=== Section Start ===

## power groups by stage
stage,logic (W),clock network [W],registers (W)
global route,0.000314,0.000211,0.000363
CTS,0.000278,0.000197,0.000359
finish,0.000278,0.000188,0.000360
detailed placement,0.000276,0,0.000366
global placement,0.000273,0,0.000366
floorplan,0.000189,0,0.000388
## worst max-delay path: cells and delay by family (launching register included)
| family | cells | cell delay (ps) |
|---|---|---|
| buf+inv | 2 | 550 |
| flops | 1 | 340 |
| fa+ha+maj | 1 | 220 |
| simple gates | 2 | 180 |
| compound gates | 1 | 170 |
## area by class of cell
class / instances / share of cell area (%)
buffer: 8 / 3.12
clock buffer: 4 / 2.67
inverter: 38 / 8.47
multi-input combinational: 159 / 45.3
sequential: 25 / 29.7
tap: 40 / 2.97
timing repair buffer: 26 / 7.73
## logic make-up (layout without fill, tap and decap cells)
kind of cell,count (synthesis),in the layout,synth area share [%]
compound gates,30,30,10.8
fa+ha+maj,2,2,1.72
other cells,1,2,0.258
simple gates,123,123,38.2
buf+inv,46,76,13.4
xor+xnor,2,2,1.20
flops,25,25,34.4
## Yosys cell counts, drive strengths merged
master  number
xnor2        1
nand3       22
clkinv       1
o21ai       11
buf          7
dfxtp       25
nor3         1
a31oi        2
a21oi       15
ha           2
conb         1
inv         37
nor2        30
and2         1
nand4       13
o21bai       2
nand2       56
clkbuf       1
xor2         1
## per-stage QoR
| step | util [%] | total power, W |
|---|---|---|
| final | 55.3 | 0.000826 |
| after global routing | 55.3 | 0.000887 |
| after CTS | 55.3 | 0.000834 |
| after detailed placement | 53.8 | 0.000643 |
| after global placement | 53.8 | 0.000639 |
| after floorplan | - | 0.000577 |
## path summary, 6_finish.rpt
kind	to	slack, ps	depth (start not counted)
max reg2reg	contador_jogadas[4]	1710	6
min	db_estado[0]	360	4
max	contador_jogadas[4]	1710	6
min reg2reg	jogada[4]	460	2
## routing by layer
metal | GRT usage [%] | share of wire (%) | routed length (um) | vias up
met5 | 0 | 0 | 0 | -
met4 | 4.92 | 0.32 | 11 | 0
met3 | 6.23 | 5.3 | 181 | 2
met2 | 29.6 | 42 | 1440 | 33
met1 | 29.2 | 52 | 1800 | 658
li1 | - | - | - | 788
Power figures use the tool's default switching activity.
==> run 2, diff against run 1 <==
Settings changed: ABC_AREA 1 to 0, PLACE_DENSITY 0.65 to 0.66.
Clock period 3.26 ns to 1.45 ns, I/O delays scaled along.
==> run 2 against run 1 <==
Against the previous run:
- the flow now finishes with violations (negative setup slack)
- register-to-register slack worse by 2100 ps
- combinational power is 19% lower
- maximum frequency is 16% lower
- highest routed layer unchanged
==> src/rtl/tpm_spi_pkg.sv <==
// Shared definitions for the TPM SPI frame tracker.
// Contents: frame FSM state type, header geometry, flow-control bit positions and
// the data-phase size limit.
package tpm_spi_pkg;

    typedef enum logic [1:0] {
        StHeader,
        StWait,
        StData,
        StDone
    } frame_state_e;

    localparam int unsigned HDR_BITS     = 32;
    // Header edge (1-based) at which the flow-control bit is driven
    localparam int unsigned FLOW_BIT_IDX = 31;
    // In-byte edge (1-based) of a wait byte at which the flow-control bit is driven
    localparam int unsigned WAIT_FLOW_E  = 7;
    localparam int unsigned MAX_XFER     = 64;
    localparam int unsigned CNT_W        = $clog2(MAX_XFER + 1);

    // Header field bit positions
    localparam int unsigned HDR_DIR_BIT  = 31;
    localparam int unsigned HDR_RSVD_BIT = 30;
    localparam int unsigned HDR_SIZE_MSB = 29;
    localparam int unsigned HDR_SIZE_LSB = 24;

endpackage

==> src/rtl/sync_ff.sv <==
// Level synchronizer: Depth-flop chain with asynchronous active-low reset to 0.
// Ports:
//   clk_i  - destination clock
//   rst_ni - asynchronous active-low reset
//   d_i    - asynchronous level input
//   q_o    - synchronized level (output of the last stage)
module sync_ff #(
    parameter int unsigned Depth = 2
) (
    input  logic clk_i,
    input  logic rst_ni,
    input  logic d_i,
    output logic q_o
);

    logic [Depth-1:0] sync_q;
    logic [Depth-1:0] sync_d;

    always_comb begin
        sync_d = {sync_q[Depth-2:0], d_i};
    end

    always_ff @(posedge clk_i or negedge rst_ni) begin
        if (!rst_ni) begin
            sync_q <= '0;
        end else begin
            sync_q <= sync_d;
        end
    end

    assign q_o = sync_q[Depth-1];

endmodule

==> src/rtl/tpm_spi_frame_tracker.sv <==
// TPM SPI frame tracker in the SPI_clock domain.
// Decodes the 4-byte TPM SPI header from MOSI, drives wait-state flow control onto
// the MISO flow bit until the transaction handler is ready, then counts data bytes
// and flags host overrun.
// Ports:
//   SPI_clock, reset_n      - SPI clock (rising edge), async active-low reset
//   SPI_cs_n                - chip select; high asynchronously clears frame state
//   SPI_mosi                - host data, MSB first
//   xfer_ready              - handler readiness level (foreign clock domain)
//   flow_en, flow_val       - MISO override enable and flow bit (1 = ready)
//   hdr_valid/read/size/addr- decoded header; fields survive CS deassertion
//   data_phase, byte_strobe - data-phase level and per-byte pulse
//   data_cnt, frame_done    - completed data bytes, all bytes done
//   overrun                 - sticky: host clocked past the end of the frame
module tpm_spi_frame_tracker
    import tpm_spi_pkg::*;
#(
    parameter int unsigned SYNC_STAGES = 2,
    parameter int unsigned ADDR_W      = 24
) (
    input  logic              SPI_clock,
    input  logic              reset_n,
    input  logic              SPI_cs_n,
    input  logic              SPI_mosi,
    input  logic              xfer_ready,
    output logic              flow_en,
    output logic              flow_val,
    output logic              hdr_valid,
    output logic              hdr_read,
    output logic [6:0]        hdr_size,
    output logic [ADDR_W-1:0] hdr_addr,
    output logic              data_phase,
    output logic              byte_strobe,
    output logic [6:0]        data_cnt,
    output logic              frame_done,
    output logic              overrun
);

    localparam int unsigned BIT_CNT_W = $clog2(HDR_BITS);
    localparam logic [BIT_CNT_W-1:0] FLOW_CNT = BIT_CNT_W'(FLOW_BIT_IDX - 1);
    localparam logic [BIT_CNT_W-1:0] LAST_CNT = BIT_CNT_W'(HDR_BITS - 1);
    localparam logic [2:0] WAIT_FLOW_CNT = 3'(WAIT_FLOW_E - 1);
    localparam logic [2:0] BYTE_LAST_CNT = 3'd7;

    logic ready_sync;

    sync_ff #(
        .Depth (SYNC_STAGES)
    ) u_ready_sync (
        .clk_i  (SPI_clock),
        .rst_ni (reset_n),
        .d_i    (xfer_ready),
        .q_o    (ready_sync)
    );

    // Frame state is held cleared while CS is high, independent of the clock.
    logic frame_rst_n;
    assign frame_rst_n = reset_n & ~SPI_cs_n;

    frame_state_e            state_q, state_d;
    logic [BIT_CNT_W-1:0]    bit_cnt_q, bit_cnt_d;
    logic [HDR_BITS-2:0]     hdr_sr_q, hdr_sr_d;
    logic                    flow_en_q, flow_en_d;
    logic                    flow_val_q, flow_val_d;
    logic                    hdr_valid_q, hdr_valid_d;
    logic                    data_phase_q, data_phase_d;
    logic                    byte_strobe_q, byte_strobe_d;
    logic [CNT_W-1:0]        data_cnt_q, data_cnt_d;
    logic                    frame_done_q, frame_done_d;
    logic                    overrun_q, overrun_d;
    logic                    hdr_read_q, hdr_read_d;
    logic [CNT_W-1:0]        hdr_size_q, hdr_size_d;
    logic [ADDR_W-1:0]       hdr_addr_q, hdr_addr_d;

    // Full header word as seen on the final header edge
    logic [HDR_BITS-1:0] hdr_word;
    logic                unused_rsvd;
    assign hdr_word    = {hdr_sr_q, SPI_mosi};
    assign unused_rsvd = hdr_word[HDR_RSVD_BIT];

    always_comb begin
        state_d       = state_q;
        bit_cnt_d     = bit_cnt_q;
        hdr_sr_d      = hdr_sr_q;
        flow_en_d     = flow_en_q;
        flow_val_d    = flow_val_q;
        hdr_valid_d   = hdr_valid_q;
        data_phase_d  = data_phase_q;
        byte_strobe_d = 1'b0;
        data_cnt_d    = data_cnt_q;
        frame_done_d  = frame_done_q;
        overrun_d     = overrun_q;
        hdr_read_d    = hdr_read_q;
        hdr_size_d    = hdr_size_q;
        hdr_addr_d    = hdr_addr_q;

        unique case (state_q)
            StHeader: begin
                bit_cnt_d = bit_cnt_q + BIT_CNT_W'(1);
                hdr_sr_d  = {hdr_sr_q[HDR_BITS-3:0], SPI_mosi};
                if (bit_cnt_q == FLOW_CNT) begin
                    flow_en_d  = 1'b1;
                    flow_val_d = ready_sync;
                end
                if (bit_cnt_q == LAST_CNT) begin
                    // bit_cnt wraps to 0 here, so its low bits become the in-byte counter
                    hdr_read_d  = hdr_word[HDR_DIR_BIT];
                    hdr_size_d  = {1'b0, hdr_word[HDR_SIZE_MSB:HDR_SIZE_LSB]} + CNT_W'(1);
                    hdr_addr_d  = hdr_word[ADDR_W-1:0];
                    hdr_valid_d = 1'b1;
                    flow_en_d   = 1'b0;
                    if (flow_val_q) begin
                        state_d      = StData;
                        data_phase_d = 1'b1;
                    end else begin
                        state_d = StWait;
                    end
                end
            end
            StWait: begin
                bit_cnt_d = bit_cnt_q + BIT_CNT_W'(1);
                if (bit_cnt_q[2:0] == WAIT_FLOW_CNT) begin
                    flow_en_d  = 1'b1;
                    flow_val_d = ready_sync;
                end
                if (bit_cnt_q[2:0] == BYTE_LAST_CNT) begin
                    flow_en_d = 1'b0;
                    if (flow_val_q) begin
                        state_d      = StData;
                        data_phase_d = 1'b1;
                    end
                end
            end
            StData: begin
                bit_cnt_d = bit_cnt_q + BIT_CNT_W'(1);
                if (bit_cnt_q[2:0] == BYTE_LAST_CNT) begin
                    data_cnt_d    = data_cnt_q + CNT_W'(1);
                    byte_strobe_d = 1'b1;
                    if (data_cnt_d == hdr_size_q) begin
                        state_d      = StDone;
                        frame_done_d = 1'b1;
                        data_phase_d = 1'b0;
                    end
                end
            end
            StDone: begin
                overrun_d = 1'b1;
            end
            default: begin
                state_d = StHeader;
            end
        endcase
    end

    always_ff @(posedge SPI_clock or negedge frame_rst_n) begin
        if (!frame_rst_n) begin
            state_q       <= StHeader;
            bit_cnt_q     <= '0;
            hdr_sr_q      <= '0;
            flow_en_q     <= 1'b0;
            flow_val_q    <= 1'b0;
            hdr_valid_q   <= 1'b0;
            data_phase_q  <= 1'b0;
            byte_strobe_q <= 1'b0;
            data_cnt_q    <= '0;
            frame_done_q  <= 1'b0;
            overrun_q     <= 1'b0;
        end else begin
            state_q       <= state_d;
            bit_cnt_q     <= bit_cnt_d;
            hdr_sr_q      <= hdr_sr_d;
            flow_en_q     <= flow_en_d;
            flow_val_q    <= flow_val_d;
            hdr_valid_q   <= hdr_valid_d;
            data_phase_q  <= data_phase_d;
            byte_strobe_q <= byte_strobe_d;
            data_cnt_q    <= data_cnt_d;
            frame_done_q  <= frame_done_d;
            overrun_q     <= overrun_d;
        end
    end

    // Header fields are only cleared by reset_n so the clock50 side can still
    // capture them after CS deasserts.
    always_ff @(posedge SPI_clock or negedge reset_n) begin
        if (!reset_n) begin
            hdr_read_q <= 1'b0;
            hdr_size_q <= '0;
            hdr_addr_q <= '0;
        end else begin
            hdr_read_q <= hdr_read_d;
            hdr_size_q <= hdr_size_d;
            hdr_addr_q <= hdr_addr_d;
        end
    end

    assign flow_en     = flow_en_q;
    assign flow_val    = flow_val_q;
    assign hdr_valid   = hdr_valid_q;
    assign hdr_read    = hdr_read_q;
    assign hdr_size    = hdr_size_q;
    assign hdr_addr    = hdr_addr_q;
    assign data_phase  = data_phase_q;
    assign byte_strobe = byte_strobe_q;
    assign data_cnt    = data_cnt_q;
    assign frame_done  = frame_done_q;
    assign overrun     = overrun_q;

endmodule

=== Section End ===

_Exercise aim:_
Everything from the first line of the records through the line containing "tap: 40 / 2.97" is to be set down exactly, while later lines are left out.

_Written solution:_
## power groups by stage
stage,logic (W),clock network [W],registers (W)
global route,0.000314,0.000211,0.000363
CTS,0.000278,0.000197,0.000359
finish,0.000278,0.000188,0.000360
detailed placement,0.000276,0,0.000366
global placement,0.000273,0,0.000366
floorplan,0.000189,0,0.000388
## worst max-delay path: cells and delay by family (launching register included)
| family | cells | cell delay (ps) |
|---|---|---|
| buf+inv | 2 | 550 |
| flops | 1 | 340 |
| fa+ha+maj | 1 | 220 |
| simple gates | 2 | 180 |
| compound gates | 1 | 170 |
## area by class of cell
class / instances / share of cell area (%)
buffer: 8 / 3.12
clock buffer: 4 / 2.67
inverter: 38 / 8.47
multi-input combinational: 159 / 45.3
sequential: 25 / 29.7
tap: 40 / 2.97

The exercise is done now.